What is required:
In the entries below, the lines from the one with "tap | 46 | 57.6" through the one with "3_3_place_gp | 1880" are to be copied exactly; both ends count.

(Dataset entries)
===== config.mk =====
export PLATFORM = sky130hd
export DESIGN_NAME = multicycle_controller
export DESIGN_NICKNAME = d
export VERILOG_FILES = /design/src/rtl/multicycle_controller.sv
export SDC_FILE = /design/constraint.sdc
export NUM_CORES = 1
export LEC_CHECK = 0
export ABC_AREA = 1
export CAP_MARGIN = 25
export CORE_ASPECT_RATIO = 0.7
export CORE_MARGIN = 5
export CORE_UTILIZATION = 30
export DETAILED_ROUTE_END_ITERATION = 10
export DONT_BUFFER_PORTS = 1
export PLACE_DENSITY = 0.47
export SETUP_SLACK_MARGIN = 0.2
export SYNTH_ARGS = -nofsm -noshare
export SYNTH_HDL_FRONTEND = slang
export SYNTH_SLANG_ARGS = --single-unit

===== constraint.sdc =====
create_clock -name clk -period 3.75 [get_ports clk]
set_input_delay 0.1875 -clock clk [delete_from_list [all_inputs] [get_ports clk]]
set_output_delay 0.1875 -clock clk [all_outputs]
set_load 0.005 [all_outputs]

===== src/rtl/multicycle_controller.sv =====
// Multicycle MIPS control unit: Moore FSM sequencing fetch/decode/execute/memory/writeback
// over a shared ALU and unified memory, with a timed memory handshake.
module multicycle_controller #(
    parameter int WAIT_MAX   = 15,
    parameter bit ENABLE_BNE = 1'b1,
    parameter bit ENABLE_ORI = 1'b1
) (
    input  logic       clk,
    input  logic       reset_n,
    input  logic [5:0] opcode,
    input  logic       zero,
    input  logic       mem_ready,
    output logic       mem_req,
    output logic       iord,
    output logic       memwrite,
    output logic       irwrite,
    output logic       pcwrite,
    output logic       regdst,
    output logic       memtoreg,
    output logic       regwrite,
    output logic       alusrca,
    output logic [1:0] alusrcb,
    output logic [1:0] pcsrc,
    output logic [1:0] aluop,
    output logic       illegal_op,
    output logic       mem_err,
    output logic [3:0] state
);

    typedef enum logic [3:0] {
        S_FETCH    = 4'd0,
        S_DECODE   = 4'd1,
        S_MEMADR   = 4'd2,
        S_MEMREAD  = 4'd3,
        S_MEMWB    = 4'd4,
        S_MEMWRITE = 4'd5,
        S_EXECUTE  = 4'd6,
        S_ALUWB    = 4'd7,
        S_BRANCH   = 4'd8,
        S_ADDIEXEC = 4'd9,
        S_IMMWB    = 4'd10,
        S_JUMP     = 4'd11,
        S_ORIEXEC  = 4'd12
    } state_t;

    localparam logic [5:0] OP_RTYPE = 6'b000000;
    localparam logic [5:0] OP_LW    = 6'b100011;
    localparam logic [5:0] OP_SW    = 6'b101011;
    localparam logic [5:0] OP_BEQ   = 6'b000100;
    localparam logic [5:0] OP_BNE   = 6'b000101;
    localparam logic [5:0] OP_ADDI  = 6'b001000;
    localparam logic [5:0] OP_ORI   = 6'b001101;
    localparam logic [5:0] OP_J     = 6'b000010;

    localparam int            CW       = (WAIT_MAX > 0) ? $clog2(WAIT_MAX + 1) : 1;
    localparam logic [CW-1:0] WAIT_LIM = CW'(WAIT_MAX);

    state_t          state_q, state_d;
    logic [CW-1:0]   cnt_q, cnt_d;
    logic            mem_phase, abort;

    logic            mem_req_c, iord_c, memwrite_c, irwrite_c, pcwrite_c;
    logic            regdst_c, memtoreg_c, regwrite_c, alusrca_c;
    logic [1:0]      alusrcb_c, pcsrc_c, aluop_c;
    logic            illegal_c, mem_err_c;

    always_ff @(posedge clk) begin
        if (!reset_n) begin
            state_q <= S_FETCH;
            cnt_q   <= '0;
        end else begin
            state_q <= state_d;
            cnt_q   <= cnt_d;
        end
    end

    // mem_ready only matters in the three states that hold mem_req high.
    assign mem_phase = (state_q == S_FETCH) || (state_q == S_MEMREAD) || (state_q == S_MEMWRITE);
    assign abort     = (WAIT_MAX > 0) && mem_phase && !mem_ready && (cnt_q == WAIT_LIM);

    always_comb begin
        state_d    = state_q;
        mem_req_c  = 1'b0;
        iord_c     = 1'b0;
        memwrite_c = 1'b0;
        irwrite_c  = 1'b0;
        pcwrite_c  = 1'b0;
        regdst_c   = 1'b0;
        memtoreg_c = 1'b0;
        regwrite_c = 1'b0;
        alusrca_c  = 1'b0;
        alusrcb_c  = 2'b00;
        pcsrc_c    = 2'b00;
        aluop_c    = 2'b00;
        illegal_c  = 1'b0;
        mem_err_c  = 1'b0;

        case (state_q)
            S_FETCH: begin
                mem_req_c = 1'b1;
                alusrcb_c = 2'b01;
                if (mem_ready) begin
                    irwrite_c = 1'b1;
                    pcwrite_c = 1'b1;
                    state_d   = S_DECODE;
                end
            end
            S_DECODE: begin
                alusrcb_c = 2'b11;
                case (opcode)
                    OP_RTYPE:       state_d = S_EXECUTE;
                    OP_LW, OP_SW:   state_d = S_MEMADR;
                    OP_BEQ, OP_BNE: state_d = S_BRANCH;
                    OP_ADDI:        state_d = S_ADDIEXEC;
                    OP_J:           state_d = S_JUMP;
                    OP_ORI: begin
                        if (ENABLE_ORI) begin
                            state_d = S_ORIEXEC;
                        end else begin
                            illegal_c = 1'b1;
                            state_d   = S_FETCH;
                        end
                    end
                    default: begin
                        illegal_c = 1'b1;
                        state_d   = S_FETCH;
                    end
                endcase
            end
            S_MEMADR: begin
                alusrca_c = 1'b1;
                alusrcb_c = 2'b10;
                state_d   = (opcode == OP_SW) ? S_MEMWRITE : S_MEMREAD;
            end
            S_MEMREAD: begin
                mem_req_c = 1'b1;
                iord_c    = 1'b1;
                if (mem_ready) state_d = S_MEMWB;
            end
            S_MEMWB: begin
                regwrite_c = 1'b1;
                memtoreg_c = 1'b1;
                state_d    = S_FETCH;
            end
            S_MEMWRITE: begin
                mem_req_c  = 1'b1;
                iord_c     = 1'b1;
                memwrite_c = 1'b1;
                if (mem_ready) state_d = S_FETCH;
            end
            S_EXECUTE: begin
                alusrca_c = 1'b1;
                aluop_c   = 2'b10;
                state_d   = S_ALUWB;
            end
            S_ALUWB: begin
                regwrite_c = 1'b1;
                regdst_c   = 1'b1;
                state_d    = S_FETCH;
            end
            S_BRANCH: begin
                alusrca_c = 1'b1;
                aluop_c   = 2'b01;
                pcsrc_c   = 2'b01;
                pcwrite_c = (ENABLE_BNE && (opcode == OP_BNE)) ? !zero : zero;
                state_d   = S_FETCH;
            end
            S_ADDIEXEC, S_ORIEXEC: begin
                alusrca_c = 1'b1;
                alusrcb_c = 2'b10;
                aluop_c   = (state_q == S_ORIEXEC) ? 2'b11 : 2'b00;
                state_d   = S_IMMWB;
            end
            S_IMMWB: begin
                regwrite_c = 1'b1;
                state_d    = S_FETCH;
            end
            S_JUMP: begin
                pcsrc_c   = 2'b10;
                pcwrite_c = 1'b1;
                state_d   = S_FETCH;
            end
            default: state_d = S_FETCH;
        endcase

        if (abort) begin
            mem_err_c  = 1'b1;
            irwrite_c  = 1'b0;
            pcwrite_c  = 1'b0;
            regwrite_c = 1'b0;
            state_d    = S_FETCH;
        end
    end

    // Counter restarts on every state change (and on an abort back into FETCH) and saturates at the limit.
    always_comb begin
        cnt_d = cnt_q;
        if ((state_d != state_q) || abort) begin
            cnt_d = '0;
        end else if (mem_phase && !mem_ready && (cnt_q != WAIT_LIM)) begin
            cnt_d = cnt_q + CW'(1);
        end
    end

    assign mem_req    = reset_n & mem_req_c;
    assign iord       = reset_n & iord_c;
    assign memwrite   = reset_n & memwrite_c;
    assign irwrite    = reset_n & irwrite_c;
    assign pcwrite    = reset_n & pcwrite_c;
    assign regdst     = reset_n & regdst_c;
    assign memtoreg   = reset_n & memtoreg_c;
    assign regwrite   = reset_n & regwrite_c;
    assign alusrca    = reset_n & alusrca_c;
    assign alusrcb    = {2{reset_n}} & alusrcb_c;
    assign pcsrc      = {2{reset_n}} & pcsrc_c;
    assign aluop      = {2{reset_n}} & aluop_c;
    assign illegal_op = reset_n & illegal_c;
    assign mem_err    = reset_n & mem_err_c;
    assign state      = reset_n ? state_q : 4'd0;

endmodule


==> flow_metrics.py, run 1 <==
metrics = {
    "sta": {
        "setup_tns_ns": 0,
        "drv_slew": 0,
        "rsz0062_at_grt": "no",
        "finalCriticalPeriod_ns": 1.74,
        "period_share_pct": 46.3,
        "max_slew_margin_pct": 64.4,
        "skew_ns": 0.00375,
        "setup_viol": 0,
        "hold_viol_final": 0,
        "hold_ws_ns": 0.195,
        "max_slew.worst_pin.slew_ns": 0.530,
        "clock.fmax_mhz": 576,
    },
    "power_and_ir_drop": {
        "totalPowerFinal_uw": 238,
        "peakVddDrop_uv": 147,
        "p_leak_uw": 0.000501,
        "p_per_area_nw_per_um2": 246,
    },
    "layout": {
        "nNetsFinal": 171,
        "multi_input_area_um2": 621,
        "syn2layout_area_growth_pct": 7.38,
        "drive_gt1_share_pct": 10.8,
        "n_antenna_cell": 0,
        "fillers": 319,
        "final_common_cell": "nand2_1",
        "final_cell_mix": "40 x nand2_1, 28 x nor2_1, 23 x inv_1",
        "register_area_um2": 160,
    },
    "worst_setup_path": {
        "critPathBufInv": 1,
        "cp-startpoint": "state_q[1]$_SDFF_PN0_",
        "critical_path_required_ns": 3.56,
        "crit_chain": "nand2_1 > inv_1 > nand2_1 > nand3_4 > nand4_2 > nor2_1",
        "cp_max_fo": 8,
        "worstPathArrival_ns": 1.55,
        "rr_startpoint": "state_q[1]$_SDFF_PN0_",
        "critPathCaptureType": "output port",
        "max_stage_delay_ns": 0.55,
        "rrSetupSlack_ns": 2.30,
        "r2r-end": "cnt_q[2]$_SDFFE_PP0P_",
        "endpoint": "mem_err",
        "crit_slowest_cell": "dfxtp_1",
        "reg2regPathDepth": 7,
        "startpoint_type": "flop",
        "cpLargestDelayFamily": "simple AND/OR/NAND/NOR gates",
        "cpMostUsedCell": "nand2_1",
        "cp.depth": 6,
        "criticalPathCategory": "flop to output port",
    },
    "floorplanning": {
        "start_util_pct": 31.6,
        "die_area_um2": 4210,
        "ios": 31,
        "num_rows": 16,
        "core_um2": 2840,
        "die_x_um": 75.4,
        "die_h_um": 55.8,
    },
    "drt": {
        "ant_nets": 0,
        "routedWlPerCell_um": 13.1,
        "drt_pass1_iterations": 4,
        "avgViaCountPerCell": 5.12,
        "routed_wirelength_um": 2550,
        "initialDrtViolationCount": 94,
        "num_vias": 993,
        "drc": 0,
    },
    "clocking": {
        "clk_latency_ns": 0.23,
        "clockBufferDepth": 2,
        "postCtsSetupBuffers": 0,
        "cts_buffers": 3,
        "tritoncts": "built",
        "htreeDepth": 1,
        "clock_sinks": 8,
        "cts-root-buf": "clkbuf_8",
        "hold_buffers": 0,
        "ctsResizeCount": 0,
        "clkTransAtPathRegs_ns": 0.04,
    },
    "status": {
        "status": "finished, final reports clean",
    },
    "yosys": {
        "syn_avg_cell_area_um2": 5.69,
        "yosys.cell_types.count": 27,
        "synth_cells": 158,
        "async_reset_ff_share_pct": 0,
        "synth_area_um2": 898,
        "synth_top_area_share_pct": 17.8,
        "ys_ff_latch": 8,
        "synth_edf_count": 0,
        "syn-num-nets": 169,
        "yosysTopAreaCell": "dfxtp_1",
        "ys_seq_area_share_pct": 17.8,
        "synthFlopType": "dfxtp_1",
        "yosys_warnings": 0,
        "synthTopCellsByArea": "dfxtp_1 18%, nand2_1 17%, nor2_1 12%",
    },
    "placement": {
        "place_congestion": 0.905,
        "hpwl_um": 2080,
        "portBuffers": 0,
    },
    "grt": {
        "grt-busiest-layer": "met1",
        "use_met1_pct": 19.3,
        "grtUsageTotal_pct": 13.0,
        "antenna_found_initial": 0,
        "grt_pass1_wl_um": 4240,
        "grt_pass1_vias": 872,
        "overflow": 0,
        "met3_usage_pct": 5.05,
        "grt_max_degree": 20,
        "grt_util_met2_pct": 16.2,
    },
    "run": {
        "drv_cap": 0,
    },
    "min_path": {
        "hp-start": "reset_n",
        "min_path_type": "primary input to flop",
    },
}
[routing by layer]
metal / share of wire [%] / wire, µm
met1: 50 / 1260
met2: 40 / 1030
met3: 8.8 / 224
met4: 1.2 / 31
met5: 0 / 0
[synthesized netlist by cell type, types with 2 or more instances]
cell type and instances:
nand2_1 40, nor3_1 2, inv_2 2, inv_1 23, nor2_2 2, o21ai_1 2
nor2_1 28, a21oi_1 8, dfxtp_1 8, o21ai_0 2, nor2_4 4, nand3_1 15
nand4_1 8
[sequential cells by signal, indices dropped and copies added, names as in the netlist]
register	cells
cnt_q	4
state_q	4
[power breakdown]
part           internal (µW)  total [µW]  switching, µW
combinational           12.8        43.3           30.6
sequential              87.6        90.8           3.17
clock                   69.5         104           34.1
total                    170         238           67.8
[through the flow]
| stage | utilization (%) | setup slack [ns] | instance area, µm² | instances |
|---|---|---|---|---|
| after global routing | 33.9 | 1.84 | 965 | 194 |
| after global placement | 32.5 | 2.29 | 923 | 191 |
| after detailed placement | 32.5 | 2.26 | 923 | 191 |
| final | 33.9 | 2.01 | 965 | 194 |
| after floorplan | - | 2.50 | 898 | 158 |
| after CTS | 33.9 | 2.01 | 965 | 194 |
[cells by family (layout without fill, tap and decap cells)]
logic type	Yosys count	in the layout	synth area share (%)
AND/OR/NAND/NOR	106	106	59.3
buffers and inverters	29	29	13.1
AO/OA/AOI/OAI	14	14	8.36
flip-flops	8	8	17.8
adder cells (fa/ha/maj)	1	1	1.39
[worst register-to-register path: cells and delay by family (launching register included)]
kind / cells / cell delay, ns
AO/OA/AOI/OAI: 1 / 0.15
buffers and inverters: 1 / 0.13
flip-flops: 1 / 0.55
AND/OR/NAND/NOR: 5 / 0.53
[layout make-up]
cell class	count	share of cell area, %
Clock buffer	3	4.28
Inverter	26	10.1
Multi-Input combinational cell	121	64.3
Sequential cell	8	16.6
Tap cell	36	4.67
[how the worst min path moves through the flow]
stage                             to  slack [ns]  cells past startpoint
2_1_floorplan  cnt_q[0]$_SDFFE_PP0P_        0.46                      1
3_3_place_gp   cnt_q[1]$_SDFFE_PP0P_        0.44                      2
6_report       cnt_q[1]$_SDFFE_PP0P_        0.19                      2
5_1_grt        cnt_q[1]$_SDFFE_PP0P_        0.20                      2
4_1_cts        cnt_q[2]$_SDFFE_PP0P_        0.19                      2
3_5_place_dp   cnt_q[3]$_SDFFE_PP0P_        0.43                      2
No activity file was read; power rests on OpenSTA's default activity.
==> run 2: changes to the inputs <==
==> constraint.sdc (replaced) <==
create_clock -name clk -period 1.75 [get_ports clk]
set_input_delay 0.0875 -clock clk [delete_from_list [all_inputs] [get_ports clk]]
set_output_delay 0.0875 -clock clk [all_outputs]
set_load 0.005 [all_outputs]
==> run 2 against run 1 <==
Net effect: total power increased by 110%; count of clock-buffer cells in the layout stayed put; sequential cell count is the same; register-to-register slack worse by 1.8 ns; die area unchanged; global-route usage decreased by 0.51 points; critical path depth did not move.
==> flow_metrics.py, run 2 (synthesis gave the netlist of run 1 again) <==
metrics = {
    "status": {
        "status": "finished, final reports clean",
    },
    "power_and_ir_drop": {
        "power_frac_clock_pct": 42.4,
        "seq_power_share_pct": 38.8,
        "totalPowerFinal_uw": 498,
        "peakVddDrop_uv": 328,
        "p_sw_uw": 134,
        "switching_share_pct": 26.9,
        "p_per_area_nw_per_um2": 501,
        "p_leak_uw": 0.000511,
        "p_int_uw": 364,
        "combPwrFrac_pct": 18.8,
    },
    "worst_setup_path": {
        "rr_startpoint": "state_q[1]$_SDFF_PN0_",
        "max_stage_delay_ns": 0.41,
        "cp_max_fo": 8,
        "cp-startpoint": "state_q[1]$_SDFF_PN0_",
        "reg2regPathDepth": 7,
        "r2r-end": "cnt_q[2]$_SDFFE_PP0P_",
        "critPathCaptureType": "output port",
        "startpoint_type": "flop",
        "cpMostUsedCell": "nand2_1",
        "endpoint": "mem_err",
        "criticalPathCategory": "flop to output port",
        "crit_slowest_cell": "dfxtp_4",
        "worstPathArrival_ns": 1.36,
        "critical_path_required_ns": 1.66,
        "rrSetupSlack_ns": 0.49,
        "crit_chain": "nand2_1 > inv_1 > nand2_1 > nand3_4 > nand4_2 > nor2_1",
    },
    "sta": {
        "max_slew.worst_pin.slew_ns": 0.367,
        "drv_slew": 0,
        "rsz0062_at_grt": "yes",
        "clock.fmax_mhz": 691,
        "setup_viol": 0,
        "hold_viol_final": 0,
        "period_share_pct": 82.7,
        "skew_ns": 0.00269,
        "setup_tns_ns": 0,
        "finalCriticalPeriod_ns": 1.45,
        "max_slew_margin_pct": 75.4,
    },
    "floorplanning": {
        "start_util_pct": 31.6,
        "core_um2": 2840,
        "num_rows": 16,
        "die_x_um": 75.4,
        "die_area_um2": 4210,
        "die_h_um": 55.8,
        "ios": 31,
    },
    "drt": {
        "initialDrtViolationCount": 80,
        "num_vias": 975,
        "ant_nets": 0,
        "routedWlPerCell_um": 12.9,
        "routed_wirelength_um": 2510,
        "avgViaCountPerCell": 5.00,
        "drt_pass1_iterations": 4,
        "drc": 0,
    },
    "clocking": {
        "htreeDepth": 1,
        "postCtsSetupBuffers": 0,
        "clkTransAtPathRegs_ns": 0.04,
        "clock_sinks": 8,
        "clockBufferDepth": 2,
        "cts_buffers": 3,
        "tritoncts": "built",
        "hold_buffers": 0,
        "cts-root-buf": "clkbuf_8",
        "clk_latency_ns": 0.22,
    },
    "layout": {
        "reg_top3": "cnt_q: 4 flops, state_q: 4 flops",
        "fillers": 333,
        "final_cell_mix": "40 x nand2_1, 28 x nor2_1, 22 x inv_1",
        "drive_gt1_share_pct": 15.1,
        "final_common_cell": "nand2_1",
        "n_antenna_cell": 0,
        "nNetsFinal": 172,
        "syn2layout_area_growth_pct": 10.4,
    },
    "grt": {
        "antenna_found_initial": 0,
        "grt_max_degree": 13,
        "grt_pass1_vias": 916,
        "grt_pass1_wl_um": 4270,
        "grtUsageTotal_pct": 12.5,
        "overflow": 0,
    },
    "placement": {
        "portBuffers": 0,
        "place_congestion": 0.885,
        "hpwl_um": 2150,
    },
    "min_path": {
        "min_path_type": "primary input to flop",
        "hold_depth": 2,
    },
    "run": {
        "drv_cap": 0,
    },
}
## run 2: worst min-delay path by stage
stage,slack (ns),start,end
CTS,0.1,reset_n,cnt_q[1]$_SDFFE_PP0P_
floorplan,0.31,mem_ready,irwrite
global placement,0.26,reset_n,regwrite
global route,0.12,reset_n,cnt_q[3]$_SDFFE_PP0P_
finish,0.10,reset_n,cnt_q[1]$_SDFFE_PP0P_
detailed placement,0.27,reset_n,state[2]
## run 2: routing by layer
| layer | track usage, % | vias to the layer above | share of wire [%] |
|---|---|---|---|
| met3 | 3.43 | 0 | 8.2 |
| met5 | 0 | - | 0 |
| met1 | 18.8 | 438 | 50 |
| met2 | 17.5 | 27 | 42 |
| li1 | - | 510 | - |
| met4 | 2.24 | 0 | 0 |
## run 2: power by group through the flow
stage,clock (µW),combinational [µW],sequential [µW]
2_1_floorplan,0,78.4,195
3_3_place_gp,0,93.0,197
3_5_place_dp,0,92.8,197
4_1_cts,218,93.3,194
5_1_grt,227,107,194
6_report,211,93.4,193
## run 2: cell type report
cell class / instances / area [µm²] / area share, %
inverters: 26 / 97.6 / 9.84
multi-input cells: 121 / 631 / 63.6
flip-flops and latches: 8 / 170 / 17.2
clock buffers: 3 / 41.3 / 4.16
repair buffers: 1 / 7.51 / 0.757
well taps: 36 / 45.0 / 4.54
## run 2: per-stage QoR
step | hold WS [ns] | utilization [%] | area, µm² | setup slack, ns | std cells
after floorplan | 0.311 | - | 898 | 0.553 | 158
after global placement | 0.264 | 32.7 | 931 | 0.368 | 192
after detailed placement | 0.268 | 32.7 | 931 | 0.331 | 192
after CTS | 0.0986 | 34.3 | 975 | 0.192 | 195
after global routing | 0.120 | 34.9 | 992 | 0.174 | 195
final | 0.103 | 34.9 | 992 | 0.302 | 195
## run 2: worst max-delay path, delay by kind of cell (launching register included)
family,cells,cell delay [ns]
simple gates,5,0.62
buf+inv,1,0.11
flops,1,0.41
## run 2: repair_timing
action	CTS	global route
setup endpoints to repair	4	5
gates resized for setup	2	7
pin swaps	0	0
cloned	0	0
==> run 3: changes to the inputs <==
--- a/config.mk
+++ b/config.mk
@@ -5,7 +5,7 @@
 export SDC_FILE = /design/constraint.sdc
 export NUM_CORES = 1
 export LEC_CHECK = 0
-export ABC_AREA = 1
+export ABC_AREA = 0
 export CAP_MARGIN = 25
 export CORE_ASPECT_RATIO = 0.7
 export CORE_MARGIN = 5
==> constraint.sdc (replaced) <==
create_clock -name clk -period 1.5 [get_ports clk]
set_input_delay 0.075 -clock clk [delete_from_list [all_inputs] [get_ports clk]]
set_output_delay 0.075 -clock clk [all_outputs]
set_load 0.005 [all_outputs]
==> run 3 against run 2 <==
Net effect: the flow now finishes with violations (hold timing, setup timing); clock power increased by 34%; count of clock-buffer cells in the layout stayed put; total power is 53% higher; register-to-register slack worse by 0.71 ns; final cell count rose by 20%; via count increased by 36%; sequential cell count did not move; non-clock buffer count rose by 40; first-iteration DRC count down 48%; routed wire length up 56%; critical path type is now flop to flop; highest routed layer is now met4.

---

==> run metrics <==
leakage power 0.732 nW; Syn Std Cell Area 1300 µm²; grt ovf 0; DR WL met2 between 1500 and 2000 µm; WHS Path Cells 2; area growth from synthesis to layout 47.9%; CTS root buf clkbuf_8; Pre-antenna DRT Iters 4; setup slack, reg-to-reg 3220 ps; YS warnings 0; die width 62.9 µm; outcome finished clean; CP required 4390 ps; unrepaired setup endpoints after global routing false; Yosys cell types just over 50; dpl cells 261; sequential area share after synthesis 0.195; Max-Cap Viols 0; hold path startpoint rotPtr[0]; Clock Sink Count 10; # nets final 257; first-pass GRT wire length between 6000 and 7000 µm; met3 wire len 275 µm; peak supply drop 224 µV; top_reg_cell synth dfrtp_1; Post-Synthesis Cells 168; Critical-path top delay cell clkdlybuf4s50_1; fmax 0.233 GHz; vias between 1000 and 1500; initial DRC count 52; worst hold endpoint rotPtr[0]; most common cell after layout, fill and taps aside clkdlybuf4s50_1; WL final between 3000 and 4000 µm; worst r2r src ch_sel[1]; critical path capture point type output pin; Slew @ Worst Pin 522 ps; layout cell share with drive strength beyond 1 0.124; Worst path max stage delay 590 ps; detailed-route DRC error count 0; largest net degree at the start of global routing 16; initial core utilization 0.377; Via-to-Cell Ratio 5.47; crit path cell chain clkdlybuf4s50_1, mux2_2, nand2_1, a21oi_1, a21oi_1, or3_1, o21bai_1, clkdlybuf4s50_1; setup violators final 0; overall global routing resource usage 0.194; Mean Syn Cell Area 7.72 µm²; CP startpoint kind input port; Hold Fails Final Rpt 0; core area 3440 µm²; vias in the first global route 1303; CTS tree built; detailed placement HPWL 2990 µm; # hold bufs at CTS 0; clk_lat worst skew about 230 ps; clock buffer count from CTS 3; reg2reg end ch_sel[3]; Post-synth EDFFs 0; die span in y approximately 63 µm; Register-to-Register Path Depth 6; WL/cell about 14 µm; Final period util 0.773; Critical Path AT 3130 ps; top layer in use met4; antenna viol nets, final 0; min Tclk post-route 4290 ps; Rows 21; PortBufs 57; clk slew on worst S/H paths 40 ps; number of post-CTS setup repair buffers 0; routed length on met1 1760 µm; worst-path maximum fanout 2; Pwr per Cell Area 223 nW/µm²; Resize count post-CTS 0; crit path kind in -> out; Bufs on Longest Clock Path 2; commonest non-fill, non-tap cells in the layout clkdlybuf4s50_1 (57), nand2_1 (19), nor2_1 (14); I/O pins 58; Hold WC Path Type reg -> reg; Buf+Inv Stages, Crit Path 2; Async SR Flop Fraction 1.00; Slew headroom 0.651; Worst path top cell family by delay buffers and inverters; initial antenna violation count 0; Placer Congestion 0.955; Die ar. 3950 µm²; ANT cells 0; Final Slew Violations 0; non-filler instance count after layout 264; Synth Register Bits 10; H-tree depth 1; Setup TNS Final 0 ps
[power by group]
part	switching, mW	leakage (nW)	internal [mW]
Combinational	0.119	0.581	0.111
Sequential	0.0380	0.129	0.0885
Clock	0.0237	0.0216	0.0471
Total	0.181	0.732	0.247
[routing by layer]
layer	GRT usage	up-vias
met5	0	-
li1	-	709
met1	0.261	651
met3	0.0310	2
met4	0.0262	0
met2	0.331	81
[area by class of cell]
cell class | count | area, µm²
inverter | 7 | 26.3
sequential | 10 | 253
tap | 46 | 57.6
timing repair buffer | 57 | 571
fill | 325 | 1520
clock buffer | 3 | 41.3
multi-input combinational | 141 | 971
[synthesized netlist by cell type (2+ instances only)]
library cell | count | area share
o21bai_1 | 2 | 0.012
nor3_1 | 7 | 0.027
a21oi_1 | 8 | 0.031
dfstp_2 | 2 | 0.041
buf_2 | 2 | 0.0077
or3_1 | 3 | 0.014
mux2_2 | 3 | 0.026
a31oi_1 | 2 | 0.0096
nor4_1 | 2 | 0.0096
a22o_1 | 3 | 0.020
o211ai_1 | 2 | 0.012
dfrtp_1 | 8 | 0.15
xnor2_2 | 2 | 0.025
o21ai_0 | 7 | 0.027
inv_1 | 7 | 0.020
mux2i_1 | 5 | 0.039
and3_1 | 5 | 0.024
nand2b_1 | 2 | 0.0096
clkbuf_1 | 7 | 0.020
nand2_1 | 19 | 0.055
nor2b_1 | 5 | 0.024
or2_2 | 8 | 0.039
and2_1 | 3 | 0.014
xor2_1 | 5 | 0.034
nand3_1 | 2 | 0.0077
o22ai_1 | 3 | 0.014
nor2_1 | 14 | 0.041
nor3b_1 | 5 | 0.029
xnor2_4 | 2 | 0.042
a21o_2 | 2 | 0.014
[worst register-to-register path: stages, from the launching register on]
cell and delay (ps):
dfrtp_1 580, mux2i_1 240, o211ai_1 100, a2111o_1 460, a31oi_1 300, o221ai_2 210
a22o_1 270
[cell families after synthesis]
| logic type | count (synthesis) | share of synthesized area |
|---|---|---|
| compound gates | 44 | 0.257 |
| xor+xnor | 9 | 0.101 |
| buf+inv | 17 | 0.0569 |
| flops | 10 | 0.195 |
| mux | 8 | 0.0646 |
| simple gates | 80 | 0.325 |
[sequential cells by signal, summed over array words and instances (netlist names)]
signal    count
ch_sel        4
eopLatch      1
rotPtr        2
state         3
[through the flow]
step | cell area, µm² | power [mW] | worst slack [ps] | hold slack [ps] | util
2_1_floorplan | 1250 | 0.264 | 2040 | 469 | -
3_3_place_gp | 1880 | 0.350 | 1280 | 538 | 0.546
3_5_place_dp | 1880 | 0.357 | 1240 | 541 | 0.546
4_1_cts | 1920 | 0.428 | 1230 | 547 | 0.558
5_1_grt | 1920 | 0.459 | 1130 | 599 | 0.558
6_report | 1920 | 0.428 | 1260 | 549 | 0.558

Answer to this task:
tap | 46 | 57.6
timing repair buffer | 57 | 571
fill | 325 | 1520
clock buffer | 3 | 41.3
multi-input combinational | 141 | 971
[synthesized netlist by cell type (2+ instances only)]
library cell | count | area share
o21bai_1 | 2 | 0.012
nor3_1 | 7 | 0.027
a21oi_1 | 8 | 0.031
dfstp_2 | 2 | 0.041
buf_2 | 2 | 0.0077
or3_1 | 3 | 0.014
mux2_2 | 3 | 0.026
a31oi_1 | 2 | 0.0096
nor4_1 | 2 | 0.0096
a22o_1 | 3 | 0.020
o211ai_1 | 2 | 0.012
dfrtp_1 | 8 | 0.15
xnor2_2 | 2 | 0.025
o21ai_0 | 7 | 0.027
inv_1 | 7 | 0.020
mux2i_1 | 5 | 0.039
and3_1 | 5 | 0.024
nand2b_1 | 2 | 0.0096
clkbuf_1 | 7 | 0.020
nand2_1 | 19 | 0.055
nor2b_1 | 5 | 0.024
or2_2 | 8 | 0.039
and2_1 | 3 | 0.014
xor2_1 | 5 | 0.034
nand3_1 | 2 | 0.0077
o22ai_1 | 3 | 0.014
nor2_1 | 14 | 0.041
nor3b_1 | 5 | 0.029
xnor2_4 | 2 | 0.042
a21o_2 | 2 | 0.014
[worst register-to-register path: stages, from the launching register on]
cell and delay (ps):
dfrtp_1 580, mux2i_1 240, o211ai_1 100, a2111o_1 460, a31oi_1 300, o221ai_2 210
a22o_1 270
[cell families after synthesis]
| logic type | count (synthesis) | share of synthesized area |
|---|---|---|
| compound gates | 44 | 0.257 |
| xor+xnor | 9 | 0.101 |
| buf+inv | 17 | 0.0569 |
| flops | 10 | 0.195 |
| mux | 8 | 0.0646 |
| simple gates | 80 | 0.325 |
[sequential cells by signal, summed over array words and instances (netlist names)]
signal    count
ch_sel        4
eopLatch      1
rotPtr        2
state         3
[through the flow]
step | cell area, µm² | power [mW] | worst slack [ps] | hold slack [ps] | util
2_1_floorplan | 1250 | 0.264 | 2040 | 469 | -
3_3_place_gp | 1880 | 0.350 | 1280 | 538 | 0.546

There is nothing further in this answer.